(RECORDS PROVIDED begins)

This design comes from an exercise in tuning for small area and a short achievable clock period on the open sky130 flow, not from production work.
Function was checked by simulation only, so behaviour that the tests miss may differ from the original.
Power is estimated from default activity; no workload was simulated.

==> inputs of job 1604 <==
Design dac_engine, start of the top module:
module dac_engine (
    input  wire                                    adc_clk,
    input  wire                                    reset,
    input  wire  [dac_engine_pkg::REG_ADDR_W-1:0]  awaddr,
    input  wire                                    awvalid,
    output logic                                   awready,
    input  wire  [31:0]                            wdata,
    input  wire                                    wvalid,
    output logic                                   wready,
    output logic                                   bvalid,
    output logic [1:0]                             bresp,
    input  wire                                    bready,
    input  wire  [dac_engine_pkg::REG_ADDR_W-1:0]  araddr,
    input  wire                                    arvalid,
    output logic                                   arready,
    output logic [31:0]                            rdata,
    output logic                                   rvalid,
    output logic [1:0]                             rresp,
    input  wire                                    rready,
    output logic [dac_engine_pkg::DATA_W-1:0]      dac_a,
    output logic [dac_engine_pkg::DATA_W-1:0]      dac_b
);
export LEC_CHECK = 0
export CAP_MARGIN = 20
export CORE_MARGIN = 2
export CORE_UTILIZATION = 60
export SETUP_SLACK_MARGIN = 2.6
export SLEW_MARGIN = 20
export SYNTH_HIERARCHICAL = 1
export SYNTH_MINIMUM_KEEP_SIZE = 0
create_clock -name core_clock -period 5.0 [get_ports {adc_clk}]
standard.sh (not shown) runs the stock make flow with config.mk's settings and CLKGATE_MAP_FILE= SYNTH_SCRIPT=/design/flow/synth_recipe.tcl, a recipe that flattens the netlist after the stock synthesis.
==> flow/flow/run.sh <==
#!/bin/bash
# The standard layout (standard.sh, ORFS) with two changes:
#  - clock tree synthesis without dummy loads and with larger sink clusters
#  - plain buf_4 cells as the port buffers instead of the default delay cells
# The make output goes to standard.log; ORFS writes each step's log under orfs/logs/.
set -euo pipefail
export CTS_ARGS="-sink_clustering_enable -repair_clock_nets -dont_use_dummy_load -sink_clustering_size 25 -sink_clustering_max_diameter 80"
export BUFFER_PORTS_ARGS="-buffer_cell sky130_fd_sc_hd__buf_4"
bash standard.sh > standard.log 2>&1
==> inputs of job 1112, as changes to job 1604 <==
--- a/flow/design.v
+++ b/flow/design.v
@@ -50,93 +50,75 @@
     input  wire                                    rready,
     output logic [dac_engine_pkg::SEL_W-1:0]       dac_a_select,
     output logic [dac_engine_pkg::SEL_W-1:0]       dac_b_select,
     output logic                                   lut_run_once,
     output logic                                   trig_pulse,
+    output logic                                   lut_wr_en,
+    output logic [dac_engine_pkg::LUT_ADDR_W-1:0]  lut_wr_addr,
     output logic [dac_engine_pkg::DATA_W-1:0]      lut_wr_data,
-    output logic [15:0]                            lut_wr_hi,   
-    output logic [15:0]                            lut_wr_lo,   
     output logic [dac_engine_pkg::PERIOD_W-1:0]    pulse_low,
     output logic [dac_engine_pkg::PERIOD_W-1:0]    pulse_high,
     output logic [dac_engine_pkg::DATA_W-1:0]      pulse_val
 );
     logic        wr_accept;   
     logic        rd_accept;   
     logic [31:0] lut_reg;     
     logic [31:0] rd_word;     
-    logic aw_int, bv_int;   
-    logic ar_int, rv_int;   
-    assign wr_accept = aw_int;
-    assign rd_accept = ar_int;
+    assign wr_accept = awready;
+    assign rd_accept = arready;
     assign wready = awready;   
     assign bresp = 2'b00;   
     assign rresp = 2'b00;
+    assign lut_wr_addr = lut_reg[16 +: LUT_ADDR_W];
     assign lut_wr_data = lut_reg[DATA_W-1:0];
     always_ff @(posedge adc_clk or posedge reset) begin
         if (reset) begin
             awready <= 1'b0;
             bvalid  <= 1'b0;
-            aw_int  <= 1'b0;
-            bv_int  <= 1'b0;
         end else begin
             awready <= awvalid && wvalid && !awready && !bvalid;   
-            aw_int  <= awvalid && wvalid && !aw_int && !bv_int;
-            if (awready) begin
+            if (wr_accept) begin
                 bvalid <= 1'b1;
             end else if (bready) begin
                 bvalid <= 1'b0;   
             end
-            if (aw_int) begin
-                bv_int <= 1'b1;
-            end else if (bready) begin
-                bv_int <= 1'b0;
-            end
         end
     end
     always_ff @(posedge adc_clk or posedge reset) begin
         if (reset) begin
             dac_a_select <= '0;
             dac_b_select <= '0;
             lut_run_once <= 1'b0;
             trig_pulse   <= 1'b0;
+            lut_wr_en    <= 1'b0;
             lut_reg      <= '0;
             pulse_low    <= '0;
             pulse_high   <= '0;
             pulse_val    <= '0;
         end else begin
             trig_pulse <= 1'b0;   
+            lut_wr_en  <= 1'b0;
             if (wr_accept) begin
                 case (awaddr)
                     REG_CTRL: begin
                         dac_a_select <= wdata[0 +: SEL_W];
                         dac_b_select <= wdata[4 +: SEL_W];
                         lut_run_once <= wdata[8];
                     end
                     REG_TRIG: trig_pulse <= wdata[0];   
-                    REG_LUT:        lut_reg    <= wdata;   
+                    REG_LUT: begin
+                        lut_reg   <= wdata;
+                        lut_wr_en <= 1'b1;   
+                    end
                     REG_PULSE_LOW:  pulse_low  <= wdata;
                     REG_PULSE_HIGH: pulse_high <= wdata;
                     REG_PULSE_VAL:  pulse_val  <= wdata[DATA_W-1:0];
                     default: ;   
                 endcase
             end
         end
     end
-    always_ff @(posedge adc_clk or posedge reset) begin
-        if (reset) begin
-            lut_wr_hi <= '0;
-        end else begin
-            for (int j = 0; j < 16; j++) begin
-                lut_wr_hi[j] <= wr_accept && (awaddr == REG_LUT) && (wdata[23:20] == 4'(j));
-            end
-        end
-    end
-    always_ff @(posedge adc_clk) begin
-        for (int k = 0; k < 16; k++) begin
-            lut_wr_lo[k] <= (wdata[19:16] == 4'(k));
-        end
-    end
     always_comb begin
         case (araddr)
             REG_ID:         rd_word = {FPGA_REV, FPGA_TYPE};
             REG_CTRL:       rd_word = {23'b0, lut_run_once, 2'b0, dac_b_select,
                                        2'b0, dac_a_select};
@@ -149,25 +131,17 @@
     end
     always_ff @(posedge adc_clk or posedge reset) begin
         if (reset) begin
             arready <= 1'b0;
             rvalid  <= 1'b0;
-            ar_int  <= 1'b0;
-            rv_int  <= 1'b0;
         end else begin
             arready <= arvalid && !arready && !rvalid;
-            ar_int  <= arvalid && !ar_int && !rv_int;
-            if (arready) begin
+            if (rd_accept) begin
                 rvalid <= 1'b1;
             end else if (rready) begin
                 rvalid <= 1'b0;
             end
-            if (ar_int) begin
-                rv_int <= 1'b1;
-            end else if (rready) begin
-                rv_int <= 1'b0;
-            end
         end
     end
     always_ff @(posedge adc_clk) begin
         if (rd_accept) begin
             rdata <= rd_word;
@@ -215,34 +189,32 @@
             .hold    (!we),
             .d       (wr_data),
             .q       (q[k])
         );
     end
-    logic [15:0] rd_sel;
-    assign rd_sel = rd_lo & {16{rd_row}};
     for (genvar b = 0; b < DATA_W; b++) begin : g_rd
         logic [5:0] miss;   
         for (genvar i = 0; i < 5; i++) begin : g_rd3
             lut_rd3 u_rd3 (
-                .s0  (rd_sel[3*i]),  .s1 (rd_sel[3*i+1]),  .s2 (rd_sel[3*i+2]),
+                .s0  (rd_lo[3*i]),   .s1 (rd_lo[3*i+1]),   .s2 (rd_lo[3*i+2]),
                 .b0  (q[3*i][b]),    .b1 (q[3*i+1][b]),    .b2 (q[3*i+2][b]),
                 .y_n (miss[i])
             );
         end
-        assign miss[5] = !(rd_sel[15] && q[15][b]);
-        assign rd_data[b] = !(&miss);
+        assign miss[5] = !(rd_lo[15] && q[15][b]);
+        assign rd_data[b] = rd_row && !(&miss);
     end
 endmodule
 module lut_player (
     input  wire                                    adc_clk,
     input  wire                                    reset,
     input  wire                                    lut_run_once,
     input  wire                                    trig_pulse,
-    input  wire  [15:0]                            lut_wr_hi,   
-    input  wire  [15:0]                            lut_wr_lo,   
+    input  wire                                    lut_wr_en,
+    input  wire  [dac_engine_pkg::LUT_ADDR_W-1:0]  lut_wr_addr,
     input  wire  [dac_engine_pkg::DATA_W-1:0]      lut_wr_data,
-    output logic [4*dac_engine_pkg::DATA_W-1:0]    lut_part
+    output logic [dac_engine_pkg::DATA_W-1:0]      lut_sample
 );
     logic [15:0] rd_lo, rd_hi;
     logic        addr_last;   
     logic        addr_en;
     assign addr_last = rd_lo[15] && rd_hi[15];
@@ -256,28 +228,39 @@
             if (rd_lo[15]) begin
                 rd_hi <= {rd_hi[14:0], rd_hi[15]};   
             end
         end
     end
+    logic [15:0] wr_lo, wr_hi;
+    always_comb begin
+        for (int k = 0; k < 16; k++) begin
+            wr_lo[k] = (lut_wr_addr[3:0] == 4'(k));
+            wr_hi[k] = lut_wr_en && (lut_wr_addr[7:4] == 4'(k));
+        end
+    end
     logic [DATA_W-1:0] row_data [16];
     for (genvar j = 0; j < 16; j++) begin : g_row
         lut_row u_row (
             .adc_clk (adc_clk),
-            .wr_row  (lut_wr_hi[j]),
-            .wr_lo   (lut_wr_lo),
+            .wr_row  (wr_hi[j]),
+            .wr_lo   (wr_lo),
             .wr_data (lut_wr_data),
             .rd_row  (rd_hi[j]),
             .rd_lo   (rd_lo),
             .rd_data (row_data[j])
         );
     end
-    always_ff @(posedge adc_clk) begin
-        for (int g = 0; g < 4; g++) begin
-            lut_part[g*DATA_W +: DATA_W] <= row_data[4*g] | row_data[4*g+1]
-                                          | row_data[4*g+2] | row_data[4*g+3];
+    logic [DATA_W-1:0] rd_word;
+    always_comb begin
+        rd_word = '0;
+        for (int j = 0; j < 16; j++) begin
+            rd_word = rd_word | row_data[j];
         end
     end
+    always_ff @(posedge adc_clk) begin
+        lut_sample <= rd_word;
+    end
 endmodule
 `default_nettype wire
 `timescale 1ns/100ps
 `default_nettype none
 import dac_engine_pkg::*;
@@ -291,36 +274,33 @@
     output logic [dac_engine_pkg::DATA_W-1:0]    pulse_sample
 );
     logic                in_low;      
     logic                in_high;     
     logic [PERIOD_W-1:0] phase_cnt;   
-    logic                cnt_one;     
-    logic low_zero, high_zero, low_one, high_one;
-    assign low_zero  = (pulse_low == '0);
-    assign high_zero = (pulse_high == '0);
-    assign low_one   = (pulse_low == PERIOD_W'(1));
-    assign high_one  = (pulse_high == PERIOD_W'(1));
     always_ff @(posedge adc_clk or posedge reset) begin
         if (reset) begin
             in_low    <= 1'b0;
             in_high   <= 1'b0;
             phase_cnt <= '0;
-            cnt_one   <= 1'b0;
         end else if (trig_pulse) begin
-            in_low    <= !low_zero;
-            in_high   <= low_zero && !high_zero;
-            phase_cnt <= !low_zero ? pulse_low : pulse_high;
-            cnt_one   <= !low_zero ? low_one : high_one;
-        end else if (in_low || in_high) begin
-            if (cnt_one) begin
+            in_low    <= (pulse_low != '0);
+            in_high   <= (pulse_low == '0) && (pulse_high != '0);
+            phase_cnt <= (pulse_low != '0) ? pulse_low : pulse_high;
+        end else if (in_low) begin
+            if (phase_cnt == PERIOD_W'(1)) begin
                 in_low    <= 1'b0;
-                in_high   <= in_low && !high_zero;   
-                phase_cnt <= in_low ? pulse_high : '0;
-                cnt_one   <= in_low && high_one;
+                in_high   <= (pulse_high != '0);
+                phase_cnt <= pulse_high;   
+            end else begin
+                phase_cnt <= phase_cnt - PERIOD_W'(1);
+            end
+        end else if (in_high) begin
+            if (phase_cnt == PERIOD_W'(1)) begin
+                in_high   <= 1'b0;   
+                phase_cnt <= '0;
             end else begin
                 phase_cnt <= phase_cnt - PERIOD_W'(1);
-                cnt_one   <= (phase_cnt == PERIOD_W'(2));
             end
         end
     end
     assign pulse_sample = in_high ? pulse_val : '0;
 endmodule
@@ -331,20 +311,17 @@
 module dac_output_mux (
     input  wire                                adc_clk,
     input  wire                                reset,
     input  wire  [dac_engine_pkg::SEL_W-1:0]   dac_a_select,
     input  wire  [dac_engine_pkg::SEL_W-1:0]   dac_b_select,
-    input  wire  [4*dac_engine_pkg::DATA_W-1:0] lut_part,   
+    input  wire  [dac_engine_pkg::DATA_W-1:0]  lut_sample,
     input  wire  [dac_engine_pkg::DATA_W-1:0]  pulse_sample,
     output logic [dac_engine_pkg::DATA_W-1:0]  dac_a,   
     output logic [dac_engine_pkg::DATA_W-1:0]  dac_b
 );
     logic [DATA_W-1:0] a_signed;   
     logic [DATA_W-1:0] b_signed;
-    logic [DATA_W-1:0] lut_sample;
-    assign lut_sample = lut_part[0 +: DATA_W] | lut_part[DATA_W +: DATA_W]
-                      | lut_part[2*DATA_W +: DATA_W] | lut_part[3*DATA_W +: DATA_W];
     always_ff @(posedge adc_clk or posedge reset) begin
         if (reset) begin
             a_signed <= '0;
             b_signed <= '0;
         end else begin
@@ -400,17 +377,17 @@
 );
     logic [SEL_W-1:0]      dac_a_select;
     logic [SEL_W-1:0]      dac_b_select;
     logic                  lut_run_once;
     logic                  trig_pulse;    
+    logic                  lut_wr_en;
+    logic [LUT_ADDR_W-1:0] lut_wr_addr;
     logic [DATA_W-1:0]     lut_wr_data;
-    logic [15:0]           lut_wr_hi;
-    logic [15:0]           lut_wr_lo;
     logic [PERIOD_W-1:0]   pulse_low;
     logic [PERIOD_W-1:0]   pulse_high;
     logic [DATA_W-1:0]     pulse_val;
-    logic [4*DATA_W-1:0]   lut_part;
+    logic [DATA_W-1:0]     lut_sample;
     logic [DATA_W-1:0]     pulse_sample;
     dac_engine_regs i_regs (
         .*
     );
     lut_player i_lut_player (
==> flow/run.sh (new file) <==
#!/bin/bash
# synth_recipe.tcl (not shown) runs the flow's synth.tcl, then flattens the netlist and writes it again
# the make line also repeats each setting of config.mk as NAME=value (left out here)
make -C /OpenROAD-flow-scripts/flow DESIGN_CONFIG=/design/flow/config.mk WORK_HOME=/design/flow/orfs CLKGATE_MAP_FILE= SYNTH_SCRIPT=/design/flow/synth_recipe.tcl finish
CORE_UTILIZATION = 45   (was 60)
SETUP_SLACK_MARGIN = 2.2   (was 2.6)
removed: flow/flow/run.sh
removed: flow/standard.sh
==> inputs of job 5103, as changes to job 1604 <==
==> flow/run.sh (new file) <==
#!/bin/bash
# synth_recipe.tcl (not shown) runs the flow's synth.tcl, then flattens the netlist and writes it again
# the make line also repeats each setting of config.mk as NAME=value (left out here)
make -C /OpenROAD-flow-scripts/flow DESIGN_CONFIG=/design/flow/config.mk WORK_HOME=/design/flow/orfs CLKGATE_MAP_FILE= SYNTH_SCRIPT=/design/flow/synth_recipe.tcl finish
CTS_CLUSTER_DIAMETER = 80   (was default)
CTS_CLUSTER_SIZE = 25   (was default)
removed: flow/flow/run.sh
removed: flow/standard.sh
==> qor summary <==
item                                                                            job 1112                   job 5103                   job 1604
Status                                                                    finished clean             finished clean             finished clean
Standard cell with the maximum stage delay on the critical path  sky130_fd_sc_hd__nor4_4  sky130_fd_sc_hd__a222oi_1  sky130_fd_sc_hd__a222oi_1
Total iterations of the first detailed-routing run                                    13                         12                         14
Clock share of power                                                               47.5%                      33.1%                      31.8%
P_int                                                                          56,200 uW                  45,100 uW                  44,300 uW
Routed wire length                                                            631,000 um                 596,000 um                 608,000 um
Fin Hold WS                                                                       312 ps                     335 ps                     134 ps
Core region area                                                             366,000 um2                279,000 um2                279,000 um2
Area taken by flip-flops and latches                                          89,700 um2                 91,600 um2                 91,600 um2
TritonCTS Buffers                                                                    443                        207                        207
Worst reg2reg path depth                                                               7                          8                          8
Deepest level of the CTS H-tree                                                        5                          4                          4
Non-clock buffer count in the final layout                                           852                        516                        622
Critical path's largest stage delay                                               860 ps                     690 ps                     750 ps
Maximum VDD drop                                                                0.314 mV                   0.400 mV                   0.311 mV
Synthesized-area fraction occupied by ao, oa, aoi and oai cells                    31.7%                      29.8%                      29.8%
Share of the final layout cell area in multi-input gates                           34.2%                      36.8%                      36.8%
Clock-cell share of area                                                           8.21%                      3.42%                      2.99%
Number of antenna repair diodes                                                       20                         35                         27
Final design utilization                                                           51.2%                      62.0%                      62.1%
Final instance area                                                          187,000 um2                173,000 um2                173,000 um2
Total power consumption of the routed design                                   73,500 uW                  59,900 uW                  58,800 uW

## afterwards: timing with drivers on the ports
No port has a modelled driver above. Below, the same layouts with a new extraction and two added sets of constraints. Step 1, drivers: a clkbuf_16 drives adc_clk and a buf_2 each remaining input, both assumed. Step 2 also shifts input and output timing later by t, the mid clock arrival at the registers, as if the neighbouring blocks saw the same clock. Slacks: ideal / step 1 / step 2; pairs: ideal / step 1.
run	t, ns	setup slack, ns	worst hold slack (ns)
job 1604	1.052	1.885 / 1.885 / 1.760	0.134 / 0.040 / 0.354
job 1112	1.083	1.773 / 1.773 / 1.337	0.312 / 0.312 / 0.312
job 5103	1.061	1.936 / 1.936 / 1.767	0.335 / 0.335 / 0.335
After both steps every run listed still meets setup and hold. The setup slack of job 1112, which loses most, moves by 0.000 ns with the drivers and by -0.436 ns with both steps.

(RECORDS PROVIDED ends)
(RECORDS PROVIDED begins)

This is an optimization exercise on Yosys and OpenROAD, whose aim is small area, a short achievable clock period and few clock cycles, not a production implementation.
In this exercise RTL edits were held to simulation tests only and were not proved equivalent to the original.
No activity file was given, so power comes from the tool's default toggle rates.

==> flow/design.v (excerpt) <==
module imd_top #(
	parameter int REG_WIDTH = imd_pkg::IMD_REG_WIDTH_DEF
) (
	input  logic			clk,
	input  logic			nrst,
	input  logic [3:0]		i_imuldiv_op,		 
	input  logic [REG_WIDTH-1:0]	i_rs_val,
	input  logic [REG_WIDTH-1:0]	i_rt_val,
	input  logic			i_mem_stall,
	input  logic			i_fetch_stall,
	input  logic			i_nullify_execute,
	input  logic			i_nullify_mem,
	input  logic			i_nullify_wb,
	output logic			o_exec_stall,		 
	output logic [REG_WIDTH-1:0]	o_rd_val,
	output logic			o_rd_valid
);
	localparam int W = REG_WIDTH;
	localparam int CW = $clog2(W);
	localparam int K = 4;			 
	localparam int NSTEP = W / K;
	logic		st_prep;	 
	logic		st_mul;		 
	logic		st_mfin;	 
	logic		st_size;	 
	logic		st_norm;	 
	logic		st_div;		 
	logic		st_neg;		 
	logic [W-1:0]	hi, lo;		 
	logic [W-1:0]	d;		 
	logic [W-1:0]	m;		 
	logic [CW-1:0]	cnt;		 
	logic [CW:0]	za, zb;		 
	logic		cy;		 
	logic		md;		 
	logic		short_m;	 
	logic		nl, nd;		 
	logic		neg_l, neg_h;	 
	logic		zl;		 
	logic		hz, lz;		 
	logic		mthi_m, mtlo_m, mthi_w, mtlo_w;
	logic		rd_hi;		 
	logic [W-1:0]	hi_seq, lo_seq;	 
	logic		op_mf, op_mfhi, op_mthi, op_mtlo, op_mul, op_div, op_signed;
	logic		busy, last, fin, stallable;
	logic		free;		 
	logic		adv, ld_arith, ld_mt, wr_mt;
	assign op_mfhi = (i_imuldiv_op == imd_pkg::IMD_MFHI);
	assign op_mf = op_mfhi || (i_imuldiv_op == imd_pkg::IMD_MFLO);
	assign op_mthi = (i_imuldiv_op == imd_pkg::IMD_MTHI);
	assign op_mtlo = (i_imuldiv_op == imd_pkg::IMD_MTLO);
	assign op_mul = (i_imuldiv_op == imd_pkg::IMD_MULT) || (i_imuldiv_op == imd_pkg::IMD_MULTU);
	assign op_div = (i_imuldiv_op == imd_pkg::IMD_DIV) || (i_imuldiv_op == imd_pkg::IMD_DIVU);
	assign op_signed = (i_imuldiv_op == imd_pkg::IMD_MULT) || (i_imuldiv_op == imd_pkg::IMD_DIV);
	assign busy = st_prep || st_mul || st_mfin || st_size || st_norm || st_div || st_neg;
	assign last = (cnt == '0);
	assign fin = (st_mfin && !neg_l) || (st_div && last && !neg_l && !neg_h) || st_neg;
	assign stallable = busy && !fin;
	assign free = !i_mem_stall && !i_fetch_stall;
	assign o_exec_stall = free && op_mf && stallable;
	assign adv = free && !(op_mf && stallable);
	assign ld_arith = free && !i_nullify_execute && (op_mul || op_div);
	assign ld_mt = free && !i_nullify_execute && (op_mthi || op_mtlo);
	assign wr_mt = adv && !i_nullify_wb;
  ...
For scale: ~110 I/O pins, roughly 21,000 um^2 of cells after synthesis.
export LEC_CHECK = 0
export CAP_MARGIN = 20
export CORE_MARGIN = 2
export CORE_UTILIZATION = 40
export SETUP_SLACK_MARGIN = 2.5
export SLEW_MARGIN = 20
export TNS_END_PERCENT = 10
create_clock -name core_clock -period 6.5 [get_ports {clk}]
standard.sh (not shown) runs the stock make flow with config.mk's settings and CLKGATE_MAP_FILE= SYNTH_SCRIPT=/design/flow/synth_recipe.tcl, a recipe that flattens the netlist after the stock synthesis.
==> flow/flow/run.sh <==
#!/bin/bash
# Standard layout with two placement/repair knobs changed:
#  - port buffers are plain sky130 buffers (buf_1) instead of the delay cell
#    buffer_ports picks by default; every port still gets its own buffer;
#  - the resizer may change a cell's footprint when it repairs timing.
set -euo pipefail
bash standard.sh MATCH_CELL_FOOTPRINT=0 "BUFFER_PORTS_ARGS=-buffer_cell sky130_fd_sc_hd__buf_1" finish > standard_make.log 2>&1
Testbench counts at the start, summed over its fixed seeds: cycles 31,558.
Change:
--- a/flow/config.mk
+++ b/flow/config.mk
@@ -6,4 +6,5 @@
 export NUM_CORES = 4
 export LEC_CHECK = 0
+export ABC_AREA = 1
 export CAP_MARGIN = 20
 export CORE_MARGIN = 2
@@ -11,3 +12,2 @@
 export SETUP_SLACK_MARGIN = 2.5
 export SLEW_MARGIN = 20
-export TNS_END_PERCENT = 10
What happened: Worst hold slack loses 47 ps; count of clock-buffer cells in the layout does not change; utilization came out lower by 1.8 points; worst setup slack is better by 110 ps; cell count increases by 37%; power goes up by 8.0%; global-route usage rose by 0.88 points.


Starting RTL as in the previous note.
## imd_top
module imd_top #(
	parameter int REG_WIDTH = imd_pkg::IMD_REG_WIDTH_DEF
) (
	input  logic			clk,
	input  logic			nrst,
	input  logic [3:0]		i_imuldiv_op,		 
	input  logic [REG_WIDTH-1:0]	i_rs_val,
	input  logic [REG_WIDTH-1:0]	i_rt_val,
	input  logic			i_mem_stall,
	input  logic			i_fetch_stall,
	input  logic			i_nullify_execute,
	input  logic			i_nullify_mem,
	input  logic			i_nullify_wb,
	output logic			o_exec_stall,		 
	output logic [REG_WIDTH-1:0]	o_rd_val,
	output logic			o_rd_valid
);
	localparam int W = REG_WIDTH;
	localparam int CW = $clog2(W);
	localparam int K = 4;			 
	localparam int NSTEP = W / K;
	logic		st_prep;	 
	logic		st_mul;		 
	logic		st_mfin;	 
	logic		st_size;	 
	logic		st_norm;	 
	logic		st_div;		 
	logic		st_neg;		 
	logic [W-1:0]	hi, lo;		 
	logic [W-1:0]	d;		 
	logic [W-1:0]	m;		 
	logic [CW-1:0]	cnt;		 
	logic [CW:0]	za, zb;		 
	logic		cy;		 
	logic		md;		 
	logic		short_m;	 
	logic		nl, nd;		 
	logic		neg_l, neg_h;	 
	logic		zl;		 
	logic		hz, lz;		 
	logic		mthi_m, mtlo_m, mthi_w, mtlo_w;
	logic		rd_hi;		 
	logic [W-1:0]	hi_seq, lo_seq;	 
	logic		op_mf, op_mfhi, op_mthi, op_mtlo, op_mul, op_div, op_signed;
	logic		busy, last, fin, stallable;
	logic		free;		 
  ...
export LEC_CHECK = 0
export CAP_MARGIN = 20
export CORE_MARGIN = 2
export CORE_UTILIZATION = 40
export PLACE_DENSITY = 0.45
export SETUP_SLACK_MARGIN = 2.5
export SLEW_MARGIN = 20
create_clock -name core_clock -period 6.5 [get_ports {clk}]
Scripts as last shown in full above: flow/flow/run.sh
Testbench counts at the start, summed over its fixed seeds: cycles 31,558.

(RECORDS PROVIDED ends)
(RECORDS PROVIDED begins)

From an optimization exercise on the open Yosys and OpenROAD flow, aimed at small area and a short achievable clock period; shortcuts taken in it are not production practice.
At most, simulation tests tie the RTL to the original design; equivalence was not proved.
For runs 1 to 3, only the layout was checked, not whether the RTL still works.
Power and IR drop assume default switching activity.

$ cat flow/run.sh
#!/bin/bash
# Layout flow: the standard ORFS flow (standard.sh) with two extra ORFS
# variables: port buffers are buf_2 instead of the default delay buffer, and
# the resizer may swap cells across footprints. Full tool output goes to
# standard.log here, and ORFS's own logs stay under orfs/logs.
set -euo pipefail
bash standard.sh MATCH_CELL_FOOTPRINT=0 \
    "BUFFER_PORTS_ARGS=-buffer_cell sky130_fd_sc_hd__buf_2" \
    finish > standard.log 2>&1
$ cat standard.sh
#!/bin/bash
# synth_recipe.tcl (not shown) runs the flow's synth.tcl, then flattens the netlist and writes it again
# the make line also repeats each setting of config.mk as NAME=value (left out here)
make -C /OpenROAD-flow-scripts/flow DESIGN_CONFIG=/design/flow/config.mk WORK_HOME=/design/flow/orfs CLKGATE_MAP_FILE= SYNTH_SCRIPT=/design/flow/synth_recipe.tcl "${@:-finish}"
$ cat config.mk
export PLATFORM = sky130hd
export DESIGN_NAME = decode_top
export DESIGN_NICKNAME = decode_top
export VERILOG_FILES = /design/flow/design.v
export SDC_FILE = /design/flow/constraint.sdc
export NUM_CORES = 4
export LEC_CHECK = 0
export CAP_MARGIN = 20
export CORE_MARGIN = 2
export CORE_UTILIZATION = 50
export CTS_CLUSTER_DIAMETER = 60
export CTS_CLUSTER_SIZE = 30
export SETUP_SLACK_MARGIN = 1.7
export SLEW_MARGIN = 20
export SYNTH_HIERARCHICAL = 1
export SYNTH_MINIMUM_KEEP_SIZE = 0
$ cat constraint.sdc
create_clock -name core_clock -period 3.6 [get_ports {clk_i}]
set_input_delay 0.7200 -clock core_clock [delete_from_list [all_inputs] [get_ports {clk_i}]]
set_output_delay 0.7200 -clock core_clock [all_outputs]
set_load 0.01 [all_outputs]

(RECORDS PROVIDED ends)

ACTIVITY —
Among the entries above, count every line containing the string "simulation". Your reply must be that number alone.

RESULT FOR THIS EXERCISE —
3